Guns, Germs, and Steel Review

I rarely read non-fiction, but between seeing the PBS special and teaching World Cultures my interest was peeked. My main reason for avoiding non-fiction is that it tends to read like a textbook (very dry) or is over technical and excludes people that aren't already experts in the field. Though there are spots where the book can be a bit dry, it is not terribly so, and I think it has more to do with Mr. Diamond's unassuming manner than anything else. He avoids being overly technical, but also avoids talking down to his audience. The link in the title is to the PBS website, the closest thing I could find to an official website. It includes lesson plans for teachers to use in their classroom. I used the PBS special in my class, and I found it to be quite informative and engaging for most students.
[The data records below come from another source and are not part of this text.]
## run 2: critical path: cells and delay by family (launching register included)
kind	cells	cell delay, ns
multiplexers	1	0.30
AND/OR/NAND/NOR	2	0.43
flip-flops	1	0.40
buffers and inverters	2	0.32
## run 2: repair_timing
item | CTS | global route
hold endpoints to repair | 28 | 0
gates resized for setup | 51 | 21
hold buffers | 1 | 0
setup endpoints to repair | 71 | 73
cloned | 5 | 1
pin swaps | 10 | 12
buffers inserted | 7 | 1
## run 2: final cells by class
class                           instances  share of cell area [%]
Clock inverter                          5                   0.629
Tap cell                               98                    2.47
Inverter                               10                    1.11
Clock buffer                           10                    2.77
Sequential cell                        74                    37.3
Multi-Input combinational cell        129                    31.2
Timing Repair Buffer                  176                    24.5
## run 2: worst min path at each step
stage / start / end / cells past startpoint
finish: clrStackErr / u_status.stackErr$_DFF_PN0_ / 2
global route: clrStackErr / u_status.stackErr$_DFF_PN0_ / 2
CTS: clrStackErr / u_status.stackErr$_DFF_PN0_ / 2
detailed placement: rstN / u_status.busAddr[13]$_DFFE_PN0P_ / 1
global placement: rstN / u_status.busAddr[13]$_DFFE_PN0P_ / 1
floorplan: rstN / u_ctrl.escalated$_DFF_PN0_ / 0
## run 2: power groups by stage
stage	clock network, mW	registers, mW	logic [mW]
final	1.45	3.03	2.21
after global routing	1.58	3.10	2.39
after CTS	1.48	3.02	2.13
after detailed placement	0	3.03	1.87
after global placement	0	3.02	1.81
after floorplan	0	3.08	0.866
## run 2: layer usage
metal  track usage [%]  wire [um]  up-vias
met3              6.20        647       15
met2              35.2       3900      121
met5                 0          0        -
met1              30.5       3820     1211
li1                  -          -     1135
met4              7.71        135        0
### config.mk
export PLATFORM = sky130hd
export DESIGN_NAME = limit_irq_agg
export DESIGN_NICKNAME = d
export VERILOG_FILES = /design/src/rtl/lirq_pkg.sv /design/src/rtl/lirq_regs.sv /design/src/rtl/lirq_compare.sv /design/src/rtl/lirq_holdoff.sv /design/src/rtl/limit_irq_agg.sv
export SDC_FILE = /design/constraint.sdc
export NUM_CORES = 1
export LEC_CHECK = 0
export BUFFER_PORTS_ARGS = -buffer_cell sky130_fd_sc_hd__buf_2
export CAP_MARGIN = 15
export CELL_PAD_IN_SITES_DETAIL_PLACEMENT = 1
export CELL_PAD_IN_SITES_GLOBAL_PLACEMENT = 2
export CORE_ASPECT_RATIO = 1.4
export CORE_MARGIN = 10
export CORE_UTILIZATION = 46
export CTS_BUF_LIST = sky130_fd_sc_hd__clkbuf_4
export DETAILED_ROUTE_END_ITERATION = 10
export PLACE_DENSITY_LB_ADDON = 0.1
export SYNTH_ARGS = -nofsm -noshare
export SYNTH_HDL_FRONTEND = slang
export SYNTH_SLANG_ARGS = --single-unit
### constraint.sdc
create_clock -name clk -period 3.79 [get_ports clk]
set_input_delay 0.1895 -clock clk [delete_from_list [all_inputs] [get_ports clk]]
set_output_delay 0.1895 -clock clk [all_outputs]
set_load 0.01 [all_outputs]
### src/rtl/lirq_pkg.sv
package lirq_pkg;
  localparam int unsigned CH_W   = 5;
  localparam int unsigned NUM_CH = 1 << CH_W;
  localparam int unsigned ADDR_W = CH_W + 2;
  localparam int unsigned DATA_W = 8;

  typedef enum logic [2:0] {
    RG_HI, RG_LO, RG_CMASK, RG_STAT, RG_EMASK, RG_NONE
  } reg_sel_e;

  // Upper half of the map holds the single-word registers.
  function automatic reg_sel_e decode_addr(input logic [ADDR_W-1:0] a);
    reg_sel_e s;
    if (!a[ADDR_W-1]) s = a[ADDR_W-2] ? RG_LO : RG_HI;
    else begin
      case (a[ADDR_W-2:0])
        (ADDR_W-1)'(0): s = RG_CMASK;
        (ADDR_W-1)'(1): s = RG_STAT;
        (ADDR_W-1)'(2): s = RG_EMASK;
        default:        s = RG_NONE;
      endcase
    end
    return s;
  endfunction
endpackage

### src/rtl/lirq_regs.sv
module lirq_regs
  import lirq_pkg::*;
#(
  parameter int unsigned DW       = DATA_W,
  parameter int unsigned NUM_FAN  = 8,
  parameter int unsigned NUM_GPIO = 8
) (
  input  logic              clk,
  input  logic              rst_n,
  input  logic              wr_en,
  input  logic [ADDR_W-1:0] addr,
  input  logic [NUM_CH-1:0] wdata,
  input  logic [CH_W-1:0]   sel_ch,
  input  logic [NUM_CH-1:0] status,
  output logic [DW-1:0]     hi_sel,
  output logic [DW-1:0]     lo_sel,
  output logic [NUM_CH-1:0] ch_mask,
  output logic [NUM_FAN-1:0]  fan_mask,
  output logic [NUM_GPIO-1:0] gpio_mask,
  output logic [NUM_CH-1:0] rdata
);
  logic [DW-1:0] hi_lim [NUM_CH];
  logic [DW-1:0] lo_lim [NUM_CH];
  reg_sel_e      sel;

  assign sel = decode_addr(addr);

  always_ff @(posedge clk or negedge rst_n) begin
    if (!rst_n) begin
      for (int i = 0; i < NUM_CH; i++) begin
        hi_lim[i] <= '1;
        lo_lim[i] <= '0;
      end
      ch_mask   <= '1;
      fan_mask  <= '1;
      gpio_mask <= '1;
    end else if (wr_en) begin
      case (sel)
        RG_HI:    hi_lim[addr[CH_W-1:0]] <= wdata[DW-1:0];
        RG_LO:    lo_lim[addr[CH_W-1:0]] <= wdata[DW-1:0];
        RG_CMASK: ch_mask <= wdata;
        RG_EMASK: begin
          fan_mask  <= wdata[NUM_FAN-1:0];
          gpio_mask <= wdata[NUM_FAN +: NUM_GPIO];
        end
        default: ;
      endcase
    end
  end

  assign hi_sel = hi_lim[sel_ch];
  assign lo_sel = lo_lim[sel_ch];

  always_comb begin
    rdata = '0;
    case (sel)
      RG_HI:    rdata[DW-1:0] = hi_lim[addr[CH_W-1:0]];
      RG_LO:    rdata[DW-1:0] = lo_lim[addr[CH_W-1:0]];
      RG_CMASK: rdata = ch_mask;
      RG_STAT:  rdata = status;
      RG_EMASK: begin
        rdata[NUM_FAN-1:0]         = fan_mask;
        rdata[NUM_FAN +: NUM_GPIO] = gpio_mask;
      end
      default: rdata = '0;
    endcase
  end

  // a write to the channel mask is visible on the next cycle
  p_mask_write_r10: assert property (@(posedge clk) disable iff (!rst_n)
    (wr_en && sel == RG_CMASK) |=> ch_mask == $past(wdata));
endmodule

### src/rtl/lirq_compare.sv
module lirq_compare
  import lirq_pkg::*;
#(
  parameter int unsigned DW = DATA_W
) (
  input  logic              clk,
  input  logic              rst_n,
  input  logic              res_vld,
  input  logic [CH_W-1:0]   res_ch,
  input  logic [DW-1:0]     res_val,
  input  logic [DW-1:0]     hi_sel,
  input  logic [DW-1:0]     lo_sel,
  output logic              oor,
  output logic [NUM_CH-1:0] status
);
  // Upper bound is exclusive, lower bound is inclusive.
  function automatic logic beyond_limits(input logic [DW-1:0] v,
                                         input logic [DW-1:0] hi,
                                         input logic [DW-1:0] lo);
    return (v > hi) || (v <= lo);
  endfunction

  assign oor = beyond_limits(res_val, hi_sel, lo_sel);

  always_ff @(posedge clk or negedge rst_n) begin
    if (!rst_n) status <= '0;
    else if (res_vld) status[res_ch] <= oor;
  end

  // each valid result overwrites exactly its own channel's bit
  p_status_write_r3: assert property (@(posedge clk) disable iff (!rst_n)
    res_vld |=> status[$past(res_ch)] == $past(oor));
  // status is untouched when no result arrives
  p_status_hold_r3: assert property (@(posedge clk) disable iff (!rst_n)
    !res_vld |=> $stable(status));
endmodule

### src/rtl/lirq_holdoff.sv
module lirq_holdoff #(
  parameter int unsigned HOLDOFF_N = 2,
  localparam int unsigned CW = $clog2(HOLDOFF_N + 1)
) (
  input  logic clk,
  input  logic rst_n,
  input  logic pending,
  input  logic clr,
  input  logic local_tick,
  output logic latch,
  output logic hold_active
);
  logic [CW-1:0] cnt;

  assign hold_active = (cnt != '0);

  always_ff @(posedge clk or negedge rst_n) begin
    if (!rst_n) begin
      latch <= 1'b0;
      cnt   <= '0;
    end else if (clr) begin
      latch <= 1'b0;
      cnt   <= CW'(HOLDOFF_N);
    end else begin
      if (local_tick && hold_active) cnt <= cnt - 1'b1;
      if (pending && !hold_active)   latch <= 1'b1;
    end
  end

  // a clear empties the latch
  p_clear_resets_r7: assert property (@(posedge clk) disable iff (!rst_n)
    clr |=> !latch);
  // the latch stays empty while the holdoff runs
  p_holdoff_blocks_r8: assert property (@(posedge clk) disable iff (!rst_n)
    hold_active |-> !latch);
  // the count only moves on a local conversion
  p_holdoff_tick_r8: assert property (@(posedge clk) disable iff (!rst_n)
    (!clr && !local_tick) |=> $stable(cnt));
  // the latch is sticky until cleared
  p_latch_sticky_r6: assert property (@(posedge clk) disable iff (!rst_n)
    (latch && !clr) |=> latch);
endmodule

### src/rtl/limit_irq_agg.sv
module limit_irq_agg
  import lirq_pkg::*;
#(
  parameter int unsigned NUM_FAN   = 8,
  parameter int unsigned NUM_GPIO  = 8,
  parameter int unsigned HOLDOFF_N = 2
) (
  input  logic                clk,
  input  logic                rst_n,
  input  logic                res_vld,
  input  logic [CH_W-1:0]     res_ch,
  input  logic [DATA_W-1:0]   res_val,
  input  logic                res_local,
  input  logic [NUM_FAN-1:0]  fan_evt,
  input  logic [NUM_GPIO-1:0] gpio_evt,
  input  logic                reg_wr,
  input  logic [ADDR_W-1:0]   reg_addr,
  input  logic [NUM_CH-1:0]   reg_wdata,
  output logic [NUM_CH-1:0]   reg_rdata,
  input  logic                int_clr,
  output logic                int_n
);
  logic [DATA_W-1:0]   hi_sel, lo_sel;
  logic [NUM_CH-1:0]   ch_mask, status;
  logic [NUM_FAN-1:0]  fan_mask;
  logic [NUM_GPIO-1:0] gpio_mask;
  logic                oor, pending, side_evt, latch, hold_active;

  lirq_regs #(.DW(DATA_W), .NUM_FAN(NUM_FAN), .NUM_GPIO(NUM_GPIO)) u_regs (
    .clk(clk), .rst_n(rst_n), .wr_en(reg_wr), .addr(reg_addr),
    .wdata(reg_wdata), .sel_ch(res_ch), .status(status),
    .hi_sel(hi_sel), .lo_sel(lo_sel), .ch_mask(ch_mask),
    .fan_mask(fan_mask), .gpio_mask(gpio_mask), .rdata(reg_rdata));

  lirq_compare #(.DW(DATA_W)) u_cmp (
    .clk(clk), .rst_n(rst_n), .res_vld(res_vld), .res_ch(res_ch),
    .res_val(res_val), .hi_sel(hi_sel), .lo_sel(lo_sel),
    .oor(oor), .status(status));

  assign pending  = |(status & ~ch_mask);
  assign side_evt = (|(fan_evt & ~fan_mask)) | (|(gpio_evt & ~gpio_mask));

  lirq_holdoff #(.HOLDOFF_N(HOLDOFF_N)) u_hold (
    .clk(clk), .rst_n(rst_n), .pending(pending), .clr(int_clr),
    .local_tick(res_vld & res_local), .latch(latch),
    .hold_active(hold_active));

  assign int_n = ~(latch | side_evt);

  // a clear leaves status alone when no result arrives with it
  p_clear_keeps_status_r7: assert property (@(posedge clk) disable iff (!rst_n)
    (int_clr && !res_vld) |=> $stable(status));
  // side events reach the pin during a holdoff
  p_side_bypass_r9: assert property (@(posedge clk) disable iff (!rst_n)
    (hold_active && side_evt) |-> !int_n);
  // an unmasked pending bit outside holdoff latches on the next edge
  p_pending_latches_r6: assert property (@(posedge clk) disable iff (!rst_n)
    (pending && !hold_active && !int_clr) |=> (latch && !int_n));
endmodule

==> results of run 1 <==
==> report_power, final <==
part | internal (W) | switching, W
Combinational | 0.00118 | 0.00133
Sequential | 0.00714 | 0.000539
Clock | 0.00321 | 0.00282
Total | 0.0115 | 0.00468
==> logic make-up after synthesis <==
group                    Yosys count
flip-flops                       595
buffers and inverters            250
AO/OA/AOI/OAI                    304
XOR/XNOR                           1
multiplexers                     920
adder cells (fa/ha/maj)           17
AND/OR/NAND/NOR                  371
==> state kept, by name, indices dropped and copies added, names as in the netlist <==
| name | flops |
|---|---|
| u_cmp.status | 32 |
| u_regs.lo_lim | 256 |
| u_hold.latch | 1 |
| u_hold.cnt | 2 |
| u_regs.ch_mask | 32 |
| u_regs.gpio_mask | 8 |
| u_regs.hi_lim | 256 |
| u_regs.fan_mask | 8 |
==> critical path, cell delays in order, from the launching register on <==
cell and delay, ps:
dfstp_2 380, mux2i_1 420, o22ai_1 230, or4_1 550, nor4_1 280, buf_4 190
o31ai_1 180, buf_2 250
==> layer usage <==
metal / up-vias / track usage / part of all wire
li1: 10100 / - / -
met1: 13000 / 0.356 / 0.39
met2: 854 / 0.507 / 0.50
met3: 283 / 0.0534 / 0.050
met4: 2 / 0.187 / 0.064
met5: - / 0 / 0.00010
==> final timing paths <==
check	from	endpoint
setup / recovery	u_regs.hi_lim[87]	reg_rdata[7]
min in group clk	reg_addr[0]	u_regs.hi_lim[25]
setup reg to reg	u_regs.hi_lim[98]	u_cmp.status[27]
hold / removal	rst_n	u_regs.hi_lim[158]
hold reg to reg	u_hold.cnt[1]	u_hold.cnt[1]
max in group asynchronous	rst_n	u_regs.hi_lim[6]
==> repair_timing <==
action,in CTS,in global routing
hold buffers,92,0
endpoints found under the hold margin,650,0
gates resized for setup,0,0
setup endpoints to repair,0,0
==> final cells by class <==
| type | count | area (sq um) |
|---|---|---|
| Antenna cell | 5 | 12.5 |
| Timing Repair Buffer | 357 | 2950 |
| Sequential cell | 595 | 15300 |
| Clock inverter | 52 | 415 |
| Fill cell | 7117 | 32200 |
| Tap cell | 936 | 1170 |
| Inverter | 49 | 184 |
| Clock buffer | 220 | 1650 |
| Multi-Input combinational cell | 1613 | 16300 |
==> through the flow <==
stage | instance area [sq um] | setup slack (ps)
final | 38000 | 66.0
after global routing | 38000 | 31.6
after CTS | 38000 | 25.6
after detailed placement | 35000 | 18.5
after global placement | 35000 | 110
after floorplan | 32600 | 514
==> cell usage in the layout, fill, tap and decap left out, types with 7 or more instances in the layout <==
cell	count
nand2_2	9
buf_12	20
mux2_2	553
nor2_2	23
or4_1	18
and4_1	9
mux2_1	7
mux4_2	152
dfstp_2	304
a31oi_1	32
dlygate4sd3_1	91
nand4_1	14
a21oi_1	38
nor4_1	8
nand2_1	71
dfrtp_1	291
bufinv_16	8
a222oi_1	16
nor2b_1	20
clkbuf_4	220
buf_2	102
o31ai_1	8
and3_1	15
mux2i_1	208
buf_4	139
nand3b_1	10
inv_1	49
o22ai_1	87
nor3_1	7
nor2_1	105
a211oi_1	7
a22o_1	31
clkinv_1	36
a221oi_1	17
nand2_4	8
ha_1	17
a22oi_1	46
==> metrics.md, run 1 <==
| Metric | Value |
|---|---|
| Period utilization | `0.983` |
| Clk_lat worst skew | `1060 ps` |
| Final core utilization | `0.541` |
| Synth Register Bits | `595` |
| R2r setup slk | `410 ps` |
| Multiplexer share of the synthesized area | `0.362` |
| Core Region | `70200 sq um` |
| Die ar. | `82100 sq um` |
| Post-synth EDFFs | `0` |
| Sink Count | `595` |
| Synth warn | `0` |
| Final-report max-slew violation count | `0` |
| DR pass1 iterations | `5` |
| Clock-pin slew on the worst setup and hold paths | `70 ps` |
| Async SR Flop Fraction | `1.00` |
| Buffers on Ports | `106` |
| Max_cap viols | `0` |
| CTS Buffer Depth | `3` |
| Gr ovfl total | `0` |
| Post-synthesis cell area | `32600 sq um` |
| Worst hold path class | `in -> async` |
| Max VDD drop | `270 uV` |
| Fmax | `0.269 GHz` |
| Critical path launch point type | `flip-flop` |
| Clock tree from TritonCTS | `yes` |
| Area Overhead vs Synth | `16.4%` |
| CTS buffer count | `159` |
| Commonest cells post-synth | `mux2_2 (553), dfstp_2 (304), dfrtp_1 (291)` |
| Die width | `245 um` |
| Initial antenna violation count | `7` |
| Tmin final | `3720 ps` |
| Hold WS | `102 ps` |
| Cell Count, Final, Fillers Out | `3827` |
| R2R cell count | `11` |
| Post-synthesis average cell area | `13.3 sq um` |
| Cell variety after synth | `63` |
| DRC Markers | `0` |
| Placer Congestion | `0.953` |
| Top Ports | `107` |
| Layout Skew | `53.3 ps` |
| Worst rel slew slack | `0.202` |
| Leading area contributor after synthesis | `dfstp_2` |
| H-tree depth | `4` |
| Synth area leaders | `dfstp_2 (24%), dfrtp_1 (22%), mux2_2 (19%)` |
| Largest net degree at the start of global routing | `84` |
| Post-CTS Setup Inserts | `0` |
| Worst setup EP type | `output pin` |
| Via density | `6.34` |
| Final WL | `124 mm` |
| Leakage | `16.6 nW` |
| Top-count cell post-synth | `mux2_2` |
| Compound-Gate Fraction of Synth Area | `0.0653` |
| Starting Density | `0.465` |
| # nets final | `2866` |
| Root buffer cell | `clkbuf_4` |
| Overall Power | `0.0162 W` |
| Share of cells above drive strength 1 | `0.547` |
| Worst path required time | `3600 ps` |
| Vias | `24300` |
| Inst Count DP | `3458` |
| Pwr dens | `427 nW/um^2` |
| RSZ-0062 raised after global routing | `no` |
| Crit path kind | `reg -> out` |
| Post-Synth Simple-Gate Area | `0.0648` |
| Post-detail-place hpwl | `87.9 mm` |
| Wire length per cell | `32.5 um` |
| Share of the synthesized area in the top cell type | `0.245` |
| Cells after synthesis | `2458` |
| Main combinational cell family by area after synthesis | `multiplexers` |
| Crit path max fanout | `3` |
| Vias in the first global route | `26300` |
| Post-synth net total | `2549` |
| First-pass GRT wire length | `183 mm` |
| Post-synth top flop | `dfstp_2` |
| Chip height | `335 um` |
| Final Hold Viols | `0` |
| Slew at the pin closest to its max-slew limit | `1200 ps` |
| Fin Setup TNS | `0 ps` |
| XOR/XNOR Fraction of Synth Area | `0.000269` |
| GRT Util Overall | `0.302` |
| Initial DRC Count | `1573` |
| Arr. time, crit path | `3530 ps` |
| Routed Antenna Nets | `0` |
| Register area share after synthesis | `0.468` |
| Row count | `115` |
| Setup Viol. Count Final | `0` |
| Outcome | `finished, final reports clean` |
| Synth Area in Adders | `0.00652` |
(Power assumes the default switching activity.)
==> inputs of run 2 (changes only) <==
- CTS_CLUSTER_DIAMETER: default -> 60
- RECOVER_POWER: default -> 50
==> run 2 against run 1 <==
  * The flow now finishes with violations (capacitance limit, slew limit)
  * Clock power about the same
  * Power barely moved
  * Maximum frequency increased by 0.32%
  * Critical path depth decreased by 1
  * Sequential power is essentially flat
  * Non-clock buffer count is the same
  * Sequential cell count unchanged
  * Combinational power about the same
  * First-iteration DRC count down 3.8%
  * Setup slack gained 12 ps
  * Wire length hardly changed
  * Count of clock-buffer cells in the layout unchanged
==> metrics.md, run 2 (synthesis gave the netlist of run 1 again) <==
| Metric | Value |
|---|---|
| Final WL | `124 mm (about the same)` |
| Fmax | `0.269 GHz (about the same)` |
| Slew at the pin closest to its max-slew limit | `3970 ps (was 1200 ps)` |
| Largest regs | `u_regs.hi_lim x256, u_regs.lo_lim x256 (unchanged)` |
| R2r setup slk | `380 ps (was 410 ps)` |
| Arr. time, crit path | `3520 ps (was 3530 ps)` |
| RR Endpoint | `u_cmp.status[27] (unchanged)` |
| Leakage | `16.6 nW (about the same)` |
| Fin Setup TNS | `0 ps (unchanged)` |
| CTS Buffer Depth | `3 (unchanged)` |
| Die width | `245 um (unchanged)` |
| Worst path required time | `3600 ps (about the same)` |
| Worst hold path class | `in -> reg (was in -> async)` |
| Vias in the first global route | `26300 (unchanged)` |
| Clock-pin slew on the worst setup and hold paths | `70 ps (about the same)` |
| Placement Setup Slack | `18.5 ps (unchanged)` |
| Largest net degree at the start of global routing | `84 (unchanged)` |
| WHS Path Cells | `4` |
| GRT Util Overall | `0.302 (unchanged)` |
| Die ar. | `82100 sq um (unchanged)` |
| Starting Density | `0.465 (unchanged)` |
| Chip height | `335 um (unchanged)` |
| Final WS setup | `77.9 ps (was 66.0 ps)` |
| Root buffer cell | `clkbuf_4 (unchanged)` |
| Row count | `115 (unchanged)` |
| Violated checks | `capacitance limit, slew limit` |
| Final Hold Viols | `0 (unchanged)` |
| Layout Skew | `53.2 ps (was 53.3 ps)` |
| Hold path endpoint | `u_regs.hi_lim[25]` |
| Worst rel slew slack | `-1.64 (was 0.202)` |
| Outcome | `complete, but fails checks (was finished, final reports clean)` |
| # resized after CTS | `0 (unchanged)` |
| Critical R2R Launch | `u_regs.hi_lim[98] (unchanged)` |
| Placer Congestion | `0.953 (unchanged)` |
| Pwr dens | `428 nW/um^2 (was 427 nW/um^2)` |
| Buffers on Ports | `106 (unchanged)` |
| RSZ-0062 raised after global routing | `no (unchanged)` |
| Post-detail-place hpwl | `87.9 mm (unchanged)` |
| Crit path kind | `reg -> out (unchanged)` |
| Critical path launch point type | `flip-flop (unchanged)` |
| Gr ovfl total | `0 (unchanged)` |
| Clock tree from TritonCTS | `yes (unchanged)` |
| Commonest non-fill, non-tap cell in the layout | `mux2_2 (unchanged)` |
| Share of cells above drive strength 1 | `0.544 (was 0.547)` |
| Sink Count | `595 (unchanged)` |
| Routed Antenna Nets | `0 (unchanged)` |
| Clk_lat worst skew | `1050 ps (was 1060 ps)` |
| Top Ports | `107 (unchanged)` |
| Max_cap viols | `1 (was 0)` |
| Vias | `24200 (was 24300)` |
| H-tree depth | `4 (unchanged)` |
| Max VDD drop | `273 uV (was 270 uV)` |
| Crit path max fanout | `3 (unchanged)` |
| DR pass1 iterations | `6 (was 5)` |
| First-pass GRT wire length | `183 mm (unchanged)` |
| R2R cell count | `11 (unchanged)` |
| Startpoint of the worst hold path | `reg_addr[0]` |
| CTS buffer count | `159 (unchanged)` |
| Initial antenna violation count | `7 (unchanged)` |
| # nets final | `2866 (unchanged)` |
| Tmin final | `3710 ps (was 3720 ps)` |
| Area Overhead vs Synth | `16.3% (was 16.4%)` |
| Core Region | `70200 sq um (unchanged)` |
| Worst setup EP type | `output pin (unchanged)` |
| Setup Viol. Count Final | `0 (unchanged)` |
| DRC Markers | `0 (unchanged)` |
| Period utilization | `0.979 (was 0.983)` |
| Most frequent cells in the layout | `mux2_2 (553), dfstp_2 (304), dfrtp_1 (291) (unchanged)` |
| Via density | `6.33 (was 6.34)` |
| Initial DRC Count | `1513 (was 1573)` |
| Final-report max-slew violation count | `56 (was 0)` |
| Wire length per cell | `32.5 um (about the same)` |
run 2: worst max-delay path, stage by stage, from the launching register on:
cell and delay, ps:
dfstp_2 370, mux2i_1 360, o22ai_1 170, or4_1 600
nor4_1 580, o31ai_1 230, buf_2 200
run 2: what timing repair did:
| item | 4_1_cts | 5_1_grt |
|---|---|---|
| hold endpoints to repair | 650 | 0 |
| buffers inserted | 0 | 0 |
| endpoints found under the setup margin | 0 | 0 |
| hold buffers | 92 | 0 |
run 2: where the power goes:
| part | internal, W | switching (W) |
|---|---|---|
| Combinational | 0.00118 | 0.00133 |
| Clock | 0.00321 | 0.00282 |
| Sequential | 0.00714 | 0.000539 |
run 2: layer usage:
metal  track usage  share of wire
met1         0.356           0.39
met2         0.507           0.50
met3        0.0534          0.054
met4         0.187          0.064
met5             0        0.00010
run 2: area by class of cell:
class | instances | area, sq um
timing repair buffer | 357 | 2900
inverter | 49 | 184
multi-input combinational | 1613 | 16300
antenna | 3 | 7.51
clock buffer | 220 | 1650
sequential | 595 | 15300
fill | 7121 | 32300
tap | 936 | 1170
clock inverter | 52 | 415
run 2: how the worst max path moves through the flow:
stage          depth (start not counted)  slack (ps)               end         startpoint
2_1_floorplan                         13         510  u_cmp.status[10]          res_ch[0]
3_3_place_gp                          13         110  u_cmp.status[20]          res_ch[0]
3_5_place_dp                          13          20  u_cmp.status[31]          res_ch[0]
4_1_cts                                7          30      reg_rdata[1]  u_regs.hi_lim[17]
5_1_grt                                7          30      reg_rdata[1]  u_regs.hi_lim[65]
6_report                               6          80      reg_rdata[0]  u_regs.hi_lim[16]
run 2: per-stage QoR:
stage	instance area, sq um	hold slack (ps)	power (W)	utilization	cells
after floorplan	32600	-106	0.00903	-	2458
after global placement	35000	315	0.0100	0.498	3458
after detailed placement	35000	348	0.0102	0.498	3458
after CTS	38000	6.84	0.0164	0.541	3822
after global routing	37900	86.4	0.0170	0.540	3825
final	37900	112	0.0162	0.540	3825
 Mr. Diamond explores the reasons that various modern societies (and ancient ones) became wealthier and have more advanced technologies than other societies. Having visited many "primitive" societies around the world, he did not accept the old idea of racial/genetic superiority. He began looking for other explanations throughout history. He looks at geography, climate, natural resources, and population. He examines how these factors interact with each other to affect growth in number, food sources, and technological advancements.

Mr. Diamond provides many examples from each continent, and cites many works from various fields of study. He also provides visuals to help put things into context. Reading over his arguments, I wondered how someone did not reach these conclusions years ago. His points are logical, and seem so self-evident when looking at them as a whole. My reading list grew by over 100 books as a result of Guns, Germs, and Steel. I highly recommend this book to anyone with an interest in culture, economics, technology, or history.

Thank you, Mr. Diamond, for your unique mind and ability to put disparate fields of study together into a cohesive whole.